#### EXERCISE
Return a copy of every line in the data below that contains "deep".

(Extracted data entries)
>>>>>
===== config.mk =====
export PLATFORM = sky130hd
export DESIGN_NAME = imm_ext_pipe
export DESIGN_NICKNAME = d
export VERILOG_FILES = /design/src/rtl/imm_ext_pipe.sv
export SDC_FILE = /design/constraint.sdc
export NUM_CORES = 1
export LEC_CHECK = 0
export BUFFER_PORTS_ARGS = -buffer_cell sky130_fd_sc_hd__buf_2
export CAP_MARGIN = 30
export CORE_AREA = 2 2 79 81
export DETAILED_ROUTE_END_ITERATION = 10
export DIE_AREA = 0 0 81 83
export GPL_ROUTABILITY_DRIVEN = 0
export MAX_ROUTING_LAYER = met4
export PLACE_DENSITY = 0.78
export SYNTH_ARGS = -nofsm -noshare
export SYNTH_HDL_FRONTEND = slang
export SYNTH_SLANG_ARGS = --single-unit

===== constraint.sdc =====
create_clock -name clk -period 2 [get_ports clk]
set_input_delay 0.6 -clock clk [delete_from_list [all_inputs] [get_ports clk]]
set_output_delay 0.6 -clock clk [all_outputs]
set_load 0.005 [all_outputs]

===== src/rtl/imm_ext_pipe.sv =====
// Pipelined immediate generator: zero/sign/shifted extension plus a PREFIX
// instruction that supplies upper bits, with a one-deep valid/ready output register.
module imm_ext_pipe #(
  parameter int DATA_W  = 32,
  parameter int IMM_A_W = 16,
  parameter int IMM_B_W = 24,
  parameter int PFX_W   = 16
) (
  input  logic               clk,
  input  logic               rst_n,
  input  logic               flush,
  input  logic               in_valid,
  output logic               in_ready,
  input  logic [2:0]         mode,
  input  logic [IMM_A_W-1:0] imm_a,
  input  logic [IMM_B_W-1:0] imm_b,
  output logic               out_valid,
  input  logic               out_ready,
  output logic [DATA_W-1:0]  imm_out,
  output logic               pfx_used,
  output logic               err
);

  localparam int AX = DATA_W - IMM_A_W;
  localparam int BX = DATA_W - IMM_B_W;

  localparam logic [2:0] M_ZA  = 3'd0;
  localparam logic [2:0] M_SA  = 3'd1;
  localparam logic [2:0] M_ZB  = 3'd2;
  localparam logic [2:0] M_SB  = 3'd3;
  localparam logic [2:0] M_UP  = 3'd4;
  localparam logic [2:0] M_BR  = 3'd5;
  localparam logic [2:0] M_PFX = 3'd6;
  localparam logic [2:0] M_RSV = 3'd7;

  typedef enum logic {S_IDLE, S_PFX} pfx_st_t;

  pfx_st_t            r_state, w_state_nxt;
  logic [PFX_W-1:0]   r_pfx;
  logic               r_out_valid;
  logic [DATA_W-1:0]  r_imm;
  logic               r_pfx_used;
  logic               r_err;

  logic               w_accept, w_is_pfx, w_use_pfx, w_viol;
  logic [DATA_W-1:0]  w_za, w_sa, w_zb, w_sb, w_up, w_br, w_ext, w_res;

  assign in_ready  = !flush && (!r_out_valid || out_ready);
  assign w_accept  = in_valid && in_ready;
  assign w_is_pfx  = (mode == M_PFX);
  assign w_use_pfx = (r_state == S_PFX) && (mode == M_ZA || mode == M_SA);
  // A pending prefix may only be consumed by mode 0/1; anything else discards it.
  assign w_viol    = (mode == M_RSV) || ((r_state == S_PFX) && !w_use_pfx);

  assign w_za = {{AX{1'b0}}, imm_a};
  assign w_sa = {{AX{imm_a[IMM_A_W-1]}}, imm_a};
  assign w_zb = {{BX{1'b0}}, imm_b};
  assign w_sb = {{BX{imm_b[IMM_B_W-1]}}, imm_b};
  assign w_up = {imm_a, {AX{1'b0}}};
  assign w_br = w_sb << 2;

  always_comb begin
    w_ext = w_za;
    case (mode)
      M_SA:    w_ext = w_sa;
      M_ZB:    w_ext = w_zb;
      M_SB:    w_ext = w_sb;
      M_UP:    w_ext = w_up;
      M_BR:    w_ext = w_br;
      default: w_ext = w_za;
    endcase
  end

  assign w_res = w_use_pfx ? {r_pfx, imm_a} : w_ext;

  always_comb begin
    w_state_nxt = r_state;
    if (flush)
      w_state_nxt = S_IDLE;
    else if (w_accept)
      w_state_nxt = w_is_pfx ? S_PFX : S_IDLE;
  end

  always_ff @(posedge clk or negedge rst_n) begin
    if (!rst_n) r_state <= S_IDLE;
    else        r_state <= w_state_nxt;
  end

  always_ff @(posedge clk or negedge rst_n) begin
    if (!rst_n)
      r_pfx <= '0;
    else if (flush)
      r_pfx <= '0;
    else if (w_accept && w_is_pfx)
      r_pfx <= imm_a[PFX_W-1:0];
  end

  // Output stage: flush wins, then a new non-prefix result, then consumer drain.
  always_ff @(posedge clk or negedge rst_n) begin
    if (!rst_n) begin
      r_out_valid <= 1'b0;
      r_imm       <= '0;
      r_pfx_used  <= 1'b0;
    end else if (flush) begin
      r_out_valid <= 1'b0;
      r_pfx_used  <= 1'b0;
    end else if (w_accept && !w_is_pfx) begin
      r_out_valid <= 1'b1;
      r_imm       <= w_res;
      r_pfx_used  <= w_use_pfx;
    end else if (out_ready) begin
      r_out_valid <= 1'b0;
    end
  end

  always_ff @(posedge clk or negedge rst_n) begin
    if (!rst_n) r_err <= 1'b0;
    else        r_err <= !flush && w_accept && w_viol;
  end

  assign out_valid = r_out_valid;
  assign imm_out   = r_imm;
  assign pfx_used  = r_pfx_used;
  assign err       = r_err;

endmodule


* Word level (Yosys, flattened, before mapping)
Cells that the tools add are included.
Cells by class: equality and inequality tests 7, muxes and demuxes 12, bitwise logic cells 1, reduce and logical (&&, ||, !) cells 21
Operators by type and width (number):
- 32-bit one-hot mux with 5 select lines | 1
- 16-bit two-way mux | 2
- 32-bit two-way mux | 1
- 3-bit == test, second input constant | 4
- 1-bit logical AND | 8
- 1-bit two-way mux | 8
- 3-bit by 2-bit == test with 1-bit output, second input constant | 2
- 2-bit nonzero test | 3
- 1-bit zero test | 4
- 3-bit by 1-bit == test with 1-bit output, second input constant | 1
- 3-bit zero test | 1
- 1-bit logical OR | 3
- 3-bit nonzero test | 1
- 2-bit AND reduction | 1
- 1-bit NOT | 1
Word-level totals: flip-flop bits (word level) 52, input bits 48

* Depth between registers and ports, before layout
Gate-level depths: netlist (run 1).
depth after elaboration 7, mapped depth 7

* Worst setup path after synthesis (run 1)
No wires, ideal clock.
path kind in2reg, start in mode[2], end reg r_imm[16] (netlist: imm_out[16]), arrival time 1.608 ns, data required time 1.874 ns, path slack 0.266 ns, cell stages on the path 5, path buffers 2, cells stage by stage buf_6 o311a_1 and2_4 buf_6 a221o_1
On the way: cells in the longest elaborated chain, start to end 4
Ends and longest elaborated chain:
- start: declaration | RTL line 14 | input logic [2:0] mode,
- branches (longest 4 deep; another with 32-bit one-hot mux with 5 select lines)
- end signal: assignment | RTL line 109 | r_imm <= w_res;
- end: declaration | RTL line 41 | logic [DATA_W-1:0] r_imm;
Several ways; the timed one is not identified. A chain may end at the register's enable or synchronous reset.

* Worst setup path in the final report (run 1)
start in out_ready, end out in_ready
On the way: cells in the longest elaborated chain, start to end 2
Ends and longest elaborated chain:
- start: declaration | RTL line 18 | input logic out_ready,
- 1-bit logical OR | RTL line 48 | assign in_ready = !flush && (!r_out_valid || out_ready);
- 1-bit logical AND | RTL line 48
- end: declaration | RTL line 13 | output logic in_ready,
Every way passes these cells.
<<<<<
#### FINISHED EXERCISE
// instruction that supplies upper bits, with a one-deep valid/ready output register.
- branches (longest 4 deep; another with 32-bit one-hot mux with 5 select lines)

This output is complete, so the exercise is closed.